▸ **What the task asks**
Wherever a line in the records contains the word "changes", return that line.
BEGIN
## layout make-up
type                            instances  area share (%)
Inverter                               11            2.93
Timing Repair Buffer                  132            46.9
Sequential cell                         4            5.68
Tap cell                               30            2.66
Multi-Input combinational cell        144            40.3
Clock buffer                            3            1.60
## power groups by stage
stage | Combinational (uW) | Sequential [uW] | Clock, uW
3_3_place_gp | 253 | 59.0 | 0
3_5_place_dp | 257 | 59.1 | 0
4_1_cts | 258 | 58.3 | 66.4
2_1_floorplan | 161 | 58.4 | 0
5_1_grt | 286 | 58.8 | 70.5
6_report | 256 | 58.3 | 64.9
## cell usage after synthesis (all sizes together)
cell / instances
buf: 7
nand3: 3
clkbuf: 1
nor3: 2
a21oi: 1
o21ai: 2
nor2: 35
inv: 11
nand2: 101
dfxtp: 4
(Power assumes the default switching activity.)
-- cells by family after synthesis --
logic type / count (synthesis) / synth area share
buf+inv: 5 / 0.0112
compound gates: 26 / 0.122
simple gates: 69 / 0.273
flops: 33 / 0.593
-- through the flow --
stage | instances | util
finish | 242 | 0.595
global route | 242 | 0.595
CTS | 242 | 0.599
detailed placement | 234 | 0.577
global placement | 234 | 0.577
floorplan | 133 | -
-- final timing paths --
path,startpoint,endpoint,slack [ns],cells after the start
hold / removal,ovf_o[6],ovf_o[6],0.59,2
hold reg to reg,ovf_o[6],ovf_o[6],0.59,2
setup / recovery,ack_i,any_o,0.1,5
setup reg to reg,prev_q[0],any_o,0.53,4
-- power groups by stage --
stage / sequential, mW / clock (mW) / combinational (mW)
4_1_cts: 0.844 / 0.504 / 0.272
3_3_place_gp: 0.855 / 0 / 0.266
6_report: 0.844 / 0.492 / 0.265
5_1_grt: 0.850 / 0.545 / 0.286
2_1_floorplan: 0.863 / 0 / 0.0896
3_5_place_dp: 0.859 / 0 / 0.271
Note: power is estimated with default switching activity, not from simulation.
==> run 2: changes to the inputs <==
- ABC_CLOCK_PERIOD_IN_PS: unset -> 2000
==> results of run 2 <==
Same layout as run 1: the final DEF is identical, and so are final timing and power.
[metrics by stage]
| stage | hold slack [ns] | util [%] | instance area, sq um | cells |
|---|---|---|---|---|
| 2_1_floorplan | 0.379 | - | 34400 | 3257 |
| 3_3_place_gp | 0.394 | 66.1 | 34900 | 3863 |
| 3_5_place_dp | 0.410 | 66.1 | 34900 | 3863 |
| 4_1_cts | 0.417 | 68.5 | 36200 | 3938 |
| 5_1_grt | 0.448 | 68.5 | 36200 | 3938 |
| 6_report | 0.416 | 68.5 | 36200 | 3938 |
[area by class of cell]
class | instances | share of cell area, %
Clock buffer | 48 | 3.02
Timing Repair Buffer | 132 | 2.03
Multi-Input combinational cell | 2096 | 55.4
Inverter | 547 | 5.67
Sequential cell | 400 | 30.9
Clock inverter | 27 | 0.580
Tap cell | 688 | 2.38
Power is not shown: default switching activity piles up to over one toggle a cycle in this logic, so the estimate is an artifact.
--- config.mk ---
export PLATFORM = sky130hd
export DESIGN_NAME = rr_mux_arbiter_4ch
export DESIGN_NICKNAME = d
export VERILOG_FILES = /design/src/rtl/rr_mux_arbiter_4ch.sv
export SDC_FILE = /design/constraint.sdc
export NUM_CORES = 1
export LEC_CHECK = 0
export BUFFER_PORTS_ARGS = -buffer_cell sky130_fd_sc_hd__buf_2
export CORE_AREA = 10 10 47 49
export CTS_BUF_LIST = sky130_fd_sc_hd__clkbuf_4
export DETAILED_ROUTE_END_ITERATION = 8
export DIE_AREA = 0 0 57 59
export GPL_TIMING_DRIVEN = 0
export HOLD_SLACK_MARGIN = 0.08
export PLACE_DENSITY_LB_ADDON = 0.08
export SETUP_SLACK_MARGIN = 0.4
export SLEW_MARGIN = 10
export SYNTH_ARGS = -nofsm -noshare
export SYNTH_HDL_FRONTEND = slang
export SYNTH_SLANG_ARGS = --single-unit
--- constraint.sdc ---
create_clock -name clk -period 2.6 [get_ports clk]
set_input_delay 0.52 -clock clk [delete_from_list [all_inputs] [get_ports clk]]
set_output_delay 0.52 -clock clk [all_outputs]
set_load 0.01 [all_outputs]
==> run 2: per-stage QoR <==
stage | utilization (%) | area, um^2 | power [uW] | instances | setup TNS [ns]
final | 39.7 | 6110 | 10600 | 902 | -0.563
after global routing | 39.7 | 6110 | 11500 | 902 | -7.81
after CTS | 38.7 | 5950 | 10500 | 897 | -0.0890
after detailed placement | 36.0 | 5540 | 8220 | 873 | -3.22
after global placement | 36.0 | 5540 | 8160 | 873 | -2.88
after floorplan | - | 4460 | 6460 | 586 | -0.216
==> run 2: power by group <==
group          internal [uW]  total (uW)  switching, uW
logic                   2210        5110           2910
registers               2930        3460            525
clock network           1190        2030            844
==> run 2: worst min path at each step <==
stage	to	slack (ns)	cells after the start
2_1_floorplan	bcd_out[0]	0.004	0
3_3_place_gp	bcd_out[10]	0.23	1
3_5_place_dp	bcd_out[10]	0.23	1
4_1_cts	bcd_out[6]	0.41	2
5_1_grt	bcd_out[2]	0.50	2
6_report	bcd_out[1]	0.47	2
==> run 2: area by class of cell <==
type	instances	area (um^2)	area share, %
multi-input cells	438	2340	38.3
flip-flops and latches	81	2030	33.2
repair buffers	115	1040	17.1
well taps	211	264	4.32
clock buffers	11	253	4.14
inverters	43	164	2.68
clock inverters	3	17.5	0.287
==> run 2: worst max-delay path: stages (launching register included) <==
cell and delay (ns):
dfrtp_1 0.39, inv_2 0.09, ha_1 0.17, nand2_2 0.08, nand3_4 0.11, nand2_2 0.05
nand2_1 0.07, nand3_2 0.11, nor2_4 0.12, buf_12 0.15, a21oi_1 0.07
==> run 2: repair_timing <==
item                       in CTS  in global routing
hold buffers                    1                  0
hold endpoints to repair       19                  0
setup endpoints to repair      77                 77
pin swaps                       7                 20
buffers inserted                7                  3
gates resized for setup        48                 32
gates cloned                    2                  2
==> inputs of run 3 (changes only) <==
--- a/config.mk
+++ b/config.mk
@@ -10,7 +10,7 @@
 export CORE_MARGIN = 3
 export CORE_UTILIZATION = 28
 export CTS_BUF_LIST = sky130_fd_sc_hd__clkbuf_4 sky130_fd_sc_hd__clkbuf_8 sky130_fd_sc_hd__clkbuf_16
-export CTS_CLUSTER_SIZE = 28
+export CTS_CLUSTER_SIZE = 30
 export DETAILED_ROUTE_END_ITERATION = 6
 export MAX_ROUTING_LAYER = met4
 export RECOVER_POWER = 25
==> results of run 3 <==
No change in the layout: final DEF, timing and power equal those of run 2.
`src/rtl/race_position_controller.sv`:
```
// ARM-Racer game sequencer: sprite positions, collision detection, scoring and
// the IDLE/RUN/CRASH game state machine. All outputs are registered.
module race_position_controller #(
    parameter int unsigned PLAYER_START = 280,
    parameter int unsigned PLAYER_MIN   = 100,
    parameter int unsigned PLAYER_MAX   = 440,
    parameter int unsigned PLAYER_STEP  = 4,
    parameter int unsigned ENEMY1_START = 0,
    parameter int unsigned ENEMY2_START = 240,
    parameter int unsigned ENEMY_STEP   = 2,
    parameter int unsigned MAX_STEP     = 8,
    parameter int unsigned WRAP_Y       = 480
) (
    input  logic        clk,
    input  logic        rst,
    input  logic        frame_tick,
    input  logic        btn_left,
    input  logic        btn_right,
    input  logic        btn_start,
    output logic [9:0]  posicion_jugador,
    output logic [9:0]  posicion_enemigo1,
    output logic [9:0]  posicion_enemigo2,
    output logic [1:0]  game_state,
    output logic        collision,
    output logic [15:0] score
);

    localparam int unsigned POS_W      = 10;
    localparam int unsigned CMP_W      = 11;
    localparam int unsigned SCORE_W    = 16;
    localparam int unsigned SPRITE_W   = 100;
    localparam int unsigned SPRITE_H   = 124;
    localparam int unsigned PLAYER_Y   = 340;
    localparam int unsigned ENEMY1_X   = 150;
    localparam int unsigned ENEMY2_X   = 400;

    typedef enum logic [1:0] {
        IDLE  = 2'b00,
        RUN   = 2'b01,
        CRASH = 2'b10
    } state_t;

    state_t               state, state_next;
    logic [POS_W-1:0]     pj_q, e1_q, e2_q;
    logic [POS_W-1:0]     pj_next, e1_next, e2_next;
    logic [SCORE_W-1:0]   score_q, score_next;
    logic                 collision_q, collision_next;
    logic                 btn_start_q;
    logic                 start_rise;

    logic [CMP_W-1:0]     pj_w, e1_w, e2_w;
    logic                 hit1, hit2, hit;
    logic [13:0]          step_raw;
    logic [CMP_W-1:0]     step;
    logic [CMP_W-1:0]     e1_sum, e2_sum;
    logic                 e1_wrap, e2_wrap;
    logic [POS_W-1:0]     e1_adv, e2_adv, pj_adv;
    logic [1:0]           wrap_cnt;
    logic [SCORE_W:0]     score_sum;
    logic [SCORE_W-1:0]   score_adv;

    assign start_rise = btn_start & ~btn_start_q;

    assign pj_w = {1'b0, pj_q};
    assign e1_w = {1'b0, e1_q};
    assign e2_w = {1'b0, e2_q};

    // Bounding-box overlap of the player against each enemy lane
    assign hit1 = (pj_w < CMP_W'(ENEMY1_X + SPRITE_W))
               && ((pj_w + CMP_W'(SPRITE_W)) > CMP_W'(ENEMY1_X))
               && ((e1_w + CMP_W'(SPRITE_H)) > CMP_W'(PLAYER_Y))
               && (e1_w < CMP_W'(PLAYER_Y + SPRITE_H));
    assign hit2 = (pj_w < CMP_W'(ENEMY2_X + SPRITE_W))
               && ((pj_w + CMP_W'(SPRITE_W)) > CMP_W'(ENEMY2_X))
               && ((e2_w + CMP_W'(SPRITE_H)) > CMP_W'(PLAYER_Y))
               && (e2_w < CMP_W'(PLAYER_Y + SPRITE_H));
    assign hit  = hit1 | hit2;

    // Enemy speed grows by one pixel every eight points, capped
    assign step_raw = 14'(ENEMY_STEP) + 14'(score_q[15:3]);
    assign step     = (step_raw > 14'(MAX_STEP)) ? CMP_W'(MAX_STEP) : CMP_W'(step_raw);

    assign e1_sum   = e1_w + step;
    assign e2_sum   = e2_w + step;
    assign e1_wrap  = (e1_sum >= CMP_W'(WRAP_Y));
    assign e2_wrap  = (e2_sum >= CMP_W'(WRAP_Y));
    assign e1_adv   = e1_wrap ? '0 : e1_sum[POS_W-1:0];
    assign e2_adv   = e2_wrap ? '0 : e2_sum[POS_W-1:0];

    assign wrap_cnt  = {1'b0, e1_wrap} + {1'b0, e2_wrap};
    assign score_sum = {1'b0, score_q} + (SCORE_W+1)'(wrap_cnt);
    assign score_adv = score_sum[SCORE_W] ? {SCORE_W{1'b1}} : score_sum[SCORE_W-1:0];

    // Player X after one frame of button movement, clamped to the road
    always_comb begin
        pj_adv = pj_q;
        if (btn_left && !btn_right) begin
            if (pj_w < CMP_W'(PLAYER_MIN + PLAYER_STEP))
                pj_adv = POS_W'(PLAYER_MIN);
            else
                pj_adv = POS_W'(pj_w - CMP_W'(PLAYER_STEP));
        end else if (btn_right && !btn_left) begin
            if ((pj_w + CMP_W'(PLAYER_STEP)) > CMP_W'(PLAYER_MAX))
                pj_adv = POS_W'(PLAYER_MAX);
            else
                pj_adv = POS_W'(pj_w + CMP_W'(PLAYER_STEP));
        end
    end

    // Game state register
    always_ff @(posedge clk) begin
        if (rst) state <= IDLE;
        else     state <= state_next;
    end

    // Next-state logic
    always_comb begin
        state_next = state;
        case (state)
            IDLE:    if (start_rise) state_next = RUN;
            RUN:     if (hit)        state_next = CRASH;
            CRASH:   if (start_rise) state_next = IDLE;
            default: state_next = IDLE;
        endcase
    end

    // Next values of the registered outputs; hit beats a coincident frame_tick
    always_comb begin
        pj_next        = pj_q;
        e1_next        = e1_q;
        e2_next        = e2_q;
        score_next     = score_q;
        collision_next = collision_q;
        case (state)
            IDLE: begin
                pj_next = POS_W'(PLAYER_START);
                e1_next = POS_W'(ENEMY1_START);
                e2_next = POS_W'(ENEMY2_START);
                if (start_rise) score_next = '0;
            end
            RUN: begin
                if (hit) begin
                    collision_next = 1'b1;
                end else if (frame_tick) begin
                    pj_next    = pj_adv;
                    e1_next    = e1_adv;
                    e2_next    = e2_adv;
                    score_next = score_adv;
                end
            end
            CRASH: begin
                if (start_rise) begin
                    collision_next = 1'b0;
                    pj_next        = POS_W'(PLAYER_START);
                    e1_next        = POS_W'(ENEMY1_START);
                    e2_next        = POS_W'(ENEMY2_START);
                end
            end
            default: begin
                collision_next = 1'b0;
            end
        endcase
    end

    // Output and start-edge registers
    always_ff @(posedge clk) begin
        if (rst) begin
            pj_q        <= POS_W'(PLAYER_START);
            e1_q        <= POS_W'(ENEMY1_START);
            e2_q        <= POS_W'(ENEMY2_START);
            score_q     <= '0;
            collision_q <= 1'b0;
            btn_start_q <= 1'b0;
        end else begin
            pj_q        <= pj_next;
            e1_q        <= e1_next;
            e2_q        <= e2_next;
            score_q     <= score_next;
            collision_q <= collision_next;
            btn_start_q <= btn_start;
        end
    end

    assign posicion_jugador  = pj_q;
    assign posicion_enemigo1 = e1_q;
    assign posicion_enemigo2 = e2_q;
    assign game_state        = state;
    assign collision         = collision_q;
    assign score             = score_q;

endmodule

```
END
▸ **Output below**
==> run 2: changes to the inputs <==
==> inputs of run 3 (changes only) <==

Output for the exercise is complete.